HOUSE BILL REPORT
This analysis was prepared by non-partisan legislative staff for the use of legislative members in their deliberations. This analysis is not a part of the legislation nor does it constitute a statement of legislative intent.
As Passed Legislature
Title: An act relating to compounding of medications.
Brief Description: Changing regulations concerning the compounding of medications.
Sponsors: Representatives Cody, Morrell and Schmick.
Health Care & Wellness: 2/19/13, 2/22/13 [DP].
Passed House: 3/11/13, 97-0.
Passed Senate: 4/17/13, 48-0.
Passed House: 4/22/13, 95-0.
HOUSE COMMITTEE ON HEALTH CARE & WELLNESS
Majority Report: Do pass. Signed by 16 members: Representatives Cody, Chair; Jinkins, Vice Chair; Schmick, Ranking Minority Member; Hope, Assistant Ranking Minority Member; Angel, Clibborn, Green, Manweller, Moeller, Morrell, Riccelli, Rodne, Ross, Short, Tharinger and Van De Wege.
Staff: Chris Blake (786-7392).
Compounding is a practice in which a pharmacist prepares a prescription by combining two or more ingredients. Compounding is authorized in specific situations and in limited quantities. The compounding of an inordinate amount of drugs, relative to the practice site in anticipation of receiving prescriptions without any historical basis, is considered "manufacturing." Manufacturers must obtain a license and meet additional state and federal regulatory requirements.
The Board of Pharmacy allows pharmacists to conduct compounding in limited situations. Pharmacists may compound drugs for individual patients when there is a pharmacist/patient/prescriber relationship and the patient presents a prescription. Pharmacists may also compound drug products that are commercially available for individual patients when it is in anticipation of orders based upon routine, regularly observed prescribing patterns. In addition, pharmacists may compound drugs in very limited quantities prior to receiving a prescription based upon a history of receiving prescriptions from a certain pharmacist/patient/prescriber relationship.

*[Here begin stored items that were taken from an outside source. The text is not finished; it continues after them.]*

===== config.mk =====
export PLATFORM = sky130hd
export DESIGN_NAME = ddr_fill_engine_flat
export DESIGN_NICKNAME = d
export VERILOG_FILES = /design/src/rtl/ddr_fill_engine_if.sv /design/src/rtl/ddr_fill_engine.sv /design/src/flat_wrapper.sv
export SDC_FILE = /design/constraint.sdc
export NUM_CORES = 1
export LEC_CHECK = 0
export ABC_AREA = 1
export ABC_CLOCK_PERIOD_IN_PS = 4900
export CORE_UTILIZATION = 55
export CTS_BUF_LIST = sky130_fd_sc_hd__clkbuf_16
export DETAILED_ROUTE_END_ITERATION = 6
export PLACE_DENSITY = 0.86
export SKIP_LAST_GASP = 1
export SLEW_MARGIN = 20
export SYNTH_ARGS = -nofsm -noshare
export SYNTH_HDL_FRONTEND = slang
export SYNTH_SLANG_ARGS = --single-unit

===== constraint.sdc =====
create_clock -name clk -period 4.9 [get_ports clk]
set_input_delay 0.98 -clock clk [delete_from_list [all_inputs] [get_ports clk]]
set_output_delay 0.98 -clock clk [all_outputs]
set_load 0.1 [all_outputs]

===== src/rtl/ddr_fill_engine_if.sv =====
// AXI4 write-channel subset (AW/W/B) driven by ddr_fill_engine toward ddr_sdram_ctrl.
interface ddr_fill_engine_if #(
  parameter int unsigned A_WIDTH = 25,
  parameter int unsigned D_WIDTH = 16
);
  logic               awvalid;
  logic               awready;
  logic [A_WIDTH-1:0] awaddr;
  logic [7:0]         awlen;
  logic               wvalid;
  logic               wready;
  logic               wlast;
  logic [D_WIDTH-1:0] wdata;
  logic               bvalid;
  logic               bready;

  modport master (
    output awvalid, awaddr, awlen, wvalid, wlast, wdata, bready,
    input  awready, wready, bvalid
  );

  modport slave (
    input  awvalid, awaddr, awlen, wvalid, wlast, wdata, bready,
    output awready, wready, bvalid
  );
endinterface


===== src/rtl/ddr_fill_engine.sv =====
// Fills a contiguous DDR region with a pattern via back-to-back AXI4 write bursts.
// Define FILL_ADDR_PATTERN_EN to XOR the global beat index into each data beat.
module ddr_fill_engine #(
  parameter int unsigned A_WIDTH   = 25,
  parameter int unsigned D_WIDTH   = 16,
  parameter logic [7:0]  BURST_LEN = 8'd7,
  parameter int unsigned CNT_WIDTH = 16
) (
  input  logic                 clk,
  input  logic                 rst,
  input  logic                 start,
  input  logic [A_WIDTH-1:0]   base_addr,
  input  logic [CNT_WIDTH-1:0] burst_cnt,
  input  logic [D_WIDTH-1:0]   pattern,
  output logic                 busy,
  output logic                 done,
  ddr_fill_engine_if.master    axi
);

  localparam int unsigned StepInt = (32'(BURST_LEN) + 32'd1) * (D_WIDTH / 8);
  localparam logic [A_WIDTH-1:0] Step = A_WIDTH'(StepInt);

  typedef enum logic [1:0] {StIdle, StAw, StW, StB} state_e;

  state_e               state_q, state_d;
  logic [A_WIDTH-1:0]   addr_q, addr_d;
  logic [CNT_WIDTH-1:0] cnt_q, cnt_d;
  logic [D_WIDTH-1:0]   pattern_q, pattern_d;
  logic [7:0]           beat_q, beat_d;
  logic                 busy_q, busy_d;
  logic                 done_q, done_d;
  logic                 awvalid_q, awvalid_d;
  logic                 wvalid_q, wvalid_d;
  logic                 wlast_q, wlast_d;
  logic [D_WIDTH-1:0]   wdata_q, wdata_d;
  logic                 bready_q, bready_d;
`ifdef FILL_ADDR_PATTERN_EN
  logic [D_WIDTH-1:0]   gbeat_q, gbeat_d;
`endif

  always_comb begin
    state_d   = state_q;
    addr_d    = addr_q;
    cnt_d     = cnt_q;
    pattern_d = pattern_q;
    beat_d    = beat_q;
    busy_d    = busy_q;
    done_d    = 1'b0;
    awvalid_d = awvalid_q;
    wvalid_d  = wvalid_q;
    wlast_d   = wlast_q;
    wdata_d   = wdata_q;
    bready_d  = bready_q;
`ifdef FILL_ADDR_PATTERN_EN
    gbeat_d   = gbeat_q;
`endif
    unique case (state_q)
      StIdle: begin
        if (start) begin
          cnt_d     = burst_cnt;
          pattern_d = pattern;
`ifdef FILL_ADDR_PATTERN_EN
          gbeat_d   = '0;
`endif
          if (burst_cnt != '0) begin
            state_d   = StAw;
            addr_d    = base_addr;
            busy_d    = 1'b1;
            awvalid_d = 1'b1;
          end else begin
            done_d = 1'b1;
          end
        end
      end
      StAw: begin
        if (axi.awready) begin
          state_d   = StW;
          awvalid_d = 1'b0;
          wvalid_d  = 1'b1;
          beat_d    = '0;
          wlast_d   = (BURST_LEN == 8'd0);
        end
      end
      StW: begin
        if (axi.wready) begin
          beat_d = beat_q + 8'd1;
`ifdef FILL_ADDR_PATTERN_EN
          gbeat_d = gbeat_q + 1'b1;
`endif
          if (wlast_q) begin
            state_d  = StB;
            wvalid_d = 1'b0;
            wlast_d  = 1'b0;
            bready_d = 1'b1;
          end else begin
            wlast_d = (beat_q + 8'd1 == BURST_LEN);
          end
        end
      end
      StB: begin
        if (axi.bvalid) begin
          bready_d = 1'b0;
          cnt_d    = cnt_q - 1'b1;
          if (cnt_q == CNT_WIDTH'(1)) begin
            state_d = StIdle;
            busy_d  = 1'b0;
            done_d  = 1'b1;
          end else begin
            state_d   = StAw;
            addr_d    = addr_q + Step;
            awvalid_d = 1'b1;
          end
        end
      end
      default: state_d = StIdle;
    endcase
    // Data for the beat presented next; only changes on entering W or after a W handshake.
    if ((state_q == StAw && axi.awready) || (state_q == StW && axi.wready && !wlast_q)) begin
`ifdef FILL_ADDR_PATTERN_EN
      wdata_d = pattern_q ^ gbeat_d;
`else
      wdata_d = pattern_q;
`endif
    end
  end

  always_ff @(posedge clk) begin
    if (rst) begin
      state_q   <= StIdle;
      addr_q    <= '0;
      cnt_q     <= '0;
      pattern_q <= '0;
      beat_q    <= '0;
      busy_q    <= 1'b0;
      done_q    <= 1'b0;
      awvalid_q <= 1'b0;
      wvalid_q  <= 1'b0;
      wlast_q   <= 1'b0;
      wdata_q   <= '0;
      bready_q  <= 1'b0;
`ifdef FILL_ADDR_PATTERN_EN
      gbeat_q   <= '0;
`endif
    end else begin
      state_q   <= state_d;
      addr_q    <= addr_d;
      cnt_q     <= cnt_d;
      pattern_q <= pattern_d;
      beat_q    <= beat_d;
      busy_q    <= busy_d;
      done_q    <= done_d;
      awvalid_q <= awvalid_d;
      wvalid_q  <= wvalid_d;
      wlast_q   <= wlast_d;
      wdata_q   <= wdata_d;
      bready_q  <= bready_d;
`ifdef FILL_ADDR_PATTERN_EN
      gbeat_q   <= gbeat_d;
`endif
    end
  end

  assign busy        = busy_q;
  assign done        = done_q;
  assign axi.awvalid = awvalid_q;
  assign axi.awaddr  = addr_q;
  assign axi.awlen   = BURST_LEN;
  assign axi.wvalid  = wvalid_q;
  assign axi.wlast   = wlast_q;
  assign axi.wdata   = wdata_q;
  assign axi.bready  = bready_q;

endmodule

===== src/flat_wrapper.sv =====
// flat-port wrapper written by rule: the top's interface ports become plain ports
module ddr_fill_engine_flat 
#(
  parameter int unsigned A_WIDTH   = 25,
  parameter int unsigned D_WIDTH   = 16,
  parameter logic [7:0]  BURST_LEN = 8'd7,
  parameter int unsigned CNT_WIDTH = 16
)
  (clk, rst, start, base_addr, burst_cnt, pattern, busy, done, axi_awvalid, axi_awaddr, axi_awlen, axi_wvalid, axi_wlast, axi_wdata, axi_bready, axi_awready, axi_wready, axi_bvalid);
  ddr_fill_engine_if #(.A_WIDTH(A_WIDTH), .D_WIDTH(D_WIDTH)) axi_i ();
  input  logic clk;
  input  logic rst;
  input  logic start;
  input  logic [A_WIDTH-1:0] base_addr;
  input  logic [CNT_WIDTH-1:0] burst_cnt;
  input  logic [D_WIDTH-1:0] pattern;
  output logic busy;
  output logic done;
  output wire logic [$bits(axi_i.awvalid)-1:0] axi_awvalid;
  output wire logic [$bits(axi_i.awaddr)-1:0] axi_awaddr;
  output wire logic [$bits(axi_i.awlen)-1:0] axi_awlen;
  output wire logic [$bits(axi_i.wvalid)-1:0] axi_wvalid;
  output wire logic [$bits(axi_i.wlast)-1:0] axi_wlast;
  output wire logic [$bits(axi_i.wdata)-1:0] axi_wdata;
  output wire logic [$bits(axi_i.bready)-1:0] axi_bready;
  input wire logic [$bits(axi_i.awready)-1:0] axi_awready;
  input wire logic [$bits(axi_i.wready)-1:0] axi_wready;
  input wire logic [$bits(axi_i.bvalid)-1:0] axi_bvalid;
  assign axi_awvalid = axi_i.awvalid;
  assign axi_awaddr = axi_i.awaddr;
  assign axi_awlen = axi_i.awlen;
  assign axi_wvalid = axi_i.wvalid;
  assign axi_wlast = axi_i.wlast;
  assign axi_wdata = axi_i.wdata;
  assign axi_bready = axi_i.bready;
  assign axi_i.awready = axi_awready;
  assign axi_i.wready = axi_wready;
  assign axi_i.bvalid = axi_bvalid;
  ddr_fill_engine #(.A_WIDTH(A_WIDTH), .D_WIDTH(D_WIDTH), .BURST_LEN(BURST_LEN), .CNT_WIDTH(CNT_WIDTH)) u_core (.clk(clk), .rst(rst), .start(start), .base_addr(base_addr), .burst_cnt(burst_cnt), .pattern(pattern), .busy(busy), .done(done), .axi(axi_i));
endmodule

==> summary.md <==
| Metric | Value |
|---|---|
| Final wirelength | 13.9 mm |
| Die Y-Extent | 98.6 µm |
| Slew HR | 0.333 |
| Cts repair resizes | 0 |
| TritonCTS clock tree | yes |
| Post-DP HPWL | 9.66 mm |
| Post-Synth Simple-Gate Area | 0.405 |
| Layout cells sized above 1 | 0.0482 |
| DR WL/cell | 13.3 µm |
| I/O Buffers | 109 |
| Final Wtd Congestion | 0.935 |
| DR vias/cell | 5.36 |
| TritonCTS Sinks | 89 |
| Synth warnings | 0 |
| FMAX | 328 MHz |
| R2r startpoint | u_core.state_q[1] |
| Most common cell after layout, fill and taps aside | nand2_1 |
| Worst Tran Pin Value | 0.997 ns |
| Top delay family on crit path | adder cells |
| Buf/Inv on CP | 2 |
| Reg power frac | 0.257 |
| Setup crit end kind | flop |
| Filler instances | 722 |
| Setup repair bufs after CTS | 0 |
| Syn Inst Count | 835 |
| Leak | 0.00296 µW |
| Sw Share | 0.536 |
| HP Start | u_core.axi.bready |
| Share of total power in the clock network | 0.178 |
| Hold crit path type | reg2reg |
| Mapped Avg Cell Area | 6.15 µm² |
| Synth unique cells | 40 |
| Number of synthesized flops with an enable pin | 0 |
| Htree depth | 3 |
| Most frequent CP cell | inv_1 |
| CP max stage delay | 0.81 ns |
| Crit path max-delay cell type | ha_1 |
| Fin area | 6560 µm² |
| DRT Pass-1 Iters | 5 |
| Final Non-Filler Cells | 1,042 |
| Die Footprint | 9720 µm² |
| # nets final | 1,004 |
| Power Internal | 2120 µW |
| Floorplan row count | 34 |
| Global route overflow | 0 |
| Psw | 2440 µW |
| ANT cells | 0 |
| CP arrival | 3.29 ns |
| Critical path class | reg2reg |
| Startpoint types | flop |
| Placed Cells | 1,026 |
| Post-Synth XOR/XNOR Area | 0.0102 |
| Buffer depth of the longest clock path | 2 |
| Worst Skew | 0.00770 ns |
| Number of synthesized register bits | 89 |
| Post-synth ARST share | 0 |
| Cell Area, Synth | 5130 µm² |
| Worst path required time | 5.14 ns |
| Core area | 8890 µm² |
| Largest net degree at the start of global routing | 49 |
| Combinational power share | 0.564 |
| Synth Area in Compound Gates | 0.108 |
| Max Cap Violations | 0 |
| Status | finished, final reports clean |
| Register area | 1780 µm² |
| Mux share of post-synthesis cell area | 0 |
| Post-synthesis sequential area ratio | 0.347 |
| DRT iter0 DRCs | 317 |
| Count of final setup violators | 0 |
| Post-CTS Hold Buffers | 0 |
| Final min period | 3.05 ns |
| First-pass GRT wire length | 23.0 mm |
| CTS Buf Count | 9 |
| VDD IR max | 0.488 mV |
| Setup TNS Final | 0 ns |
| Routed Antenna Nets | 0 |
| Area growth syn-to-layout | 27.7% |
| Fin. max-slew vios | 0 |
| Vias | 5,590 |
| Initial antenna violation count | 0 |
| RSZ-0062 raised after global routing | false |
| Primary FF master, synth | dfxtp_1 |
| Critical-path cell list | ha_1 -> inv_1 -> nand2_1 -> nand3_1 -> inv_1 -> o21ai_0 -> a221oi_1 |
| IO Pins | 118 |
| Die X | 98.6 µm |
| Most frequent cells in the layout | nand2_1 (238), nor2_1 (183), clkdlybuf4s50_1 (109) |
| Power after layout | 4560 µW |
| CP Max Fanout | 23 |
| Vias in the first global route | 5,273 |
| Period utilization | 0.623 |
| Critical path origin | u_core.state_q[1] |
| Worst skew pair latency | 0.34 ns |
| Starting density of the core | 0.577 |
| P per Cell Area | 695 nW/µm² |
| Main combinational cell family by area after synthesis | simple AND/OR/NAND/NOR gates |
| Area occupied by multi-input gates | 2870 µm² |
| GR Util All Layers | 0.290 |
| Clock transition at path regs | 0.06 ns |
| Adder-cell share of the synthesized area | 0.0292 |
| DRC Markers | 0 |
| Root buffer cell | clkbuf_16 |
| Post-Place Cell Area | 6210 µm² |
| Hold Vio Cnt, Final | 0 |
-- through the flow --
step	hold WS, ns	setup slack, ns	utilization
floorplan	0.447	2.56	-
global placement	0.455	1.82	0.698
detailed placement	0.457	1.66	0.698
CTS	0.475	1.90	0.738
global route	0.496	1.62	0.738
finish	0.472	1.85	0.738
-- worst paths after layout --
kind	slack (ns)	endpoint	depth (start not counted)
worst min register to register	0.47	u_core.axi.bready	1
worst max-delay path	1.85	u_core.cnt_q[2]	7
worst max register to register	1.85	u_core.cnt_q[2]	7
worst min-delay path	0.47	u_core.axi.bready	1
-- cells in the mapped netlist (all sizes together) (3+ instances only) --
master,number,share of area
nand2,242,0.18
ha,12,0.029
a211oi,3,0.0044
or2,6,0.0073
nand3,50,0.052
buf,21,0.030
dfxtp,89,0.35
xor2,5,0.0085
a31oi,4,0.0049
inv,75,0.055
o21ai,62,0.060
nand4,5,0.0061
a21oi,30,0.029
clkbuf,17,0.012
nor2,194,0.15
nor3,4,0.0039
nand3b,4,0.0058
-- routing by layer --
layer | wire, µm | up-vias | track usage
li1 | - | 2784 | -
met1 | 5980 | 2553 | 0.355
met2 | 6740 | 218 | 0.515
met3 | 890 | 35 | 0.0390
met4 | 286 | 0 | 0.117
met5 | 0 | - | 0
-- flip-flops by register name, indices dropped and copies added, names as in the netlist, 2 cells and up --
register           flops
u_core.axi.awaddr     25
u_core.axi.wdata      16
u_core.beat_q          8
u_core.cnt_q          16
u_core.pattern_q      16
u_core.state_q         2
-- worst reg2reg max path: stages (launching register included) --
cell and delay, ns:
dfxtp_1 0.46, ha_1 0.81, inv_1 0.16, nand2_1 0.12
nand3_1 0.32, inv_1 0.60, o21ai_0 0.20, a221oi_1 0.29
-- area by class of cell --
cell class              instances  share of cell area
inverters                      77              0.0441
clock buffers                   9              0.0343
well taps                     108              0.0206
flip-flops and latches         89               0.272
clock inverters                 7              0.0191
multi-input cells             637               0.437
repair buffers                115               0.173
-- cells by family after synthesis --
kind of cell | after synthesis
AND/OR/NAND/NOR | 506
other | 2
XOR/XNOR | 6
AO/OA/AOI/OAI | 105
flip-flops | 89
adder cells (fa/ha/maj) | 12
buffers and inverters | 115
-- power by group through the flow --
| stage | clock (µW) | combinational [µW] | sequential (µW) |
|---|---|---|---|
| 3_3_place_gp | 0 | 2480 | 1170 |
| 3_5_place_dp | 0 | 2540 | 1180 |
| 4_1_cts | 816 | 2560 | 1170 |
| 2_1_floorplan | 0 | 1100 | 2100 |
| 6_report | 813 | 2570 | 1170 |
| 5_1_grt | 846 | 2770 | 1200 |
Power figures use the tool's default switching activity.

Pharmacists are prohibited from offering compounded drug products to others for resale, except to a practitioner to administer to an individual patient.
Summary of Bill:
The term “manufacture” is expanded to include the distribution of a compounded drug to other licensed persons or commercial entities for resale or distribution, unless the product item has been approved by the Board of Pharmacy.
The term "manufacture" excludes (1) compounding products in anticipation of an order of a practitioner to administer to patients under their direct supervision; (2) repackaging commercially available medication in small, reasonable quantities for practitioners to use for office use; (3) distributing compounded drugs to other entities under common ownership of the facility in which the compounding takes place; or (4) delivering compounded products that are dispensed pursuant to a valid prescription to alternate delivery locations when requested by the patient, the prescriber to administer to the patient, or another pharmacy to dispense to the patient.
Compounded products or products prepared for patient administration or distribution to a practitioner for patient use must meet the nonsterile product and sterile administered product standards of the United States Pharmacopeia.
Fiscal Note: Available.
Effective Date: The bill contains an emergency clause and takes effect immediately.
Staff Summary of Public Testimony:
(In support) Recent changes have limited the ability to access medications needed on an urgent basis or in post-operative situations. The law needs to balance urgent access, safety, and cost-consciousness. Injections of these medications are very safe and they are only used in situations that are vision-threatening. The cost of the noncompounded drugs and the preapproval process for medications create a burden for patients.
(With concerns) Compounding is an important part of the practice of pharmacy because it provides patient-specific products when prescribed by a health care provider; however, creating drugs for general distribution is considered manufacturing and requires careful safeguards to ensure quality. Washington has controls in place to protect residents from a tragedy like the recent New England Compounding Center (NECC) case. Washington's current laws draw clear lines between compounding and manufacturing; however, pharmacy compounding of medications without appropriate oversight could lead to a repeat of the NECC tragedy. The Board of Pharmacy has recently opened its rules to consider revisions to its compounding standards and whether limited compounding of nonpatient specific drugs can be done safely and under what circumstances. The Board of Pharmacy should be allowed to work within the rulemaking process to see what kinds of changes can be made to accommodate current practices. This bill has a narrow exemption that does not deal with the underlying problem. The bill creates a need to have to return for additional legislative fixes, rather than taking a comprehensive approach.
Persons Testifying: (In support) Aaron Weingeist, Washington Academy of Eye Physicians and Surgeons.
(With concerns) Mary Selecky, Washington State Department of Health; and Dedi Hitchens, Washington State Pharmacy Association.
Persons Signed In To Testify But Not Testifying: None.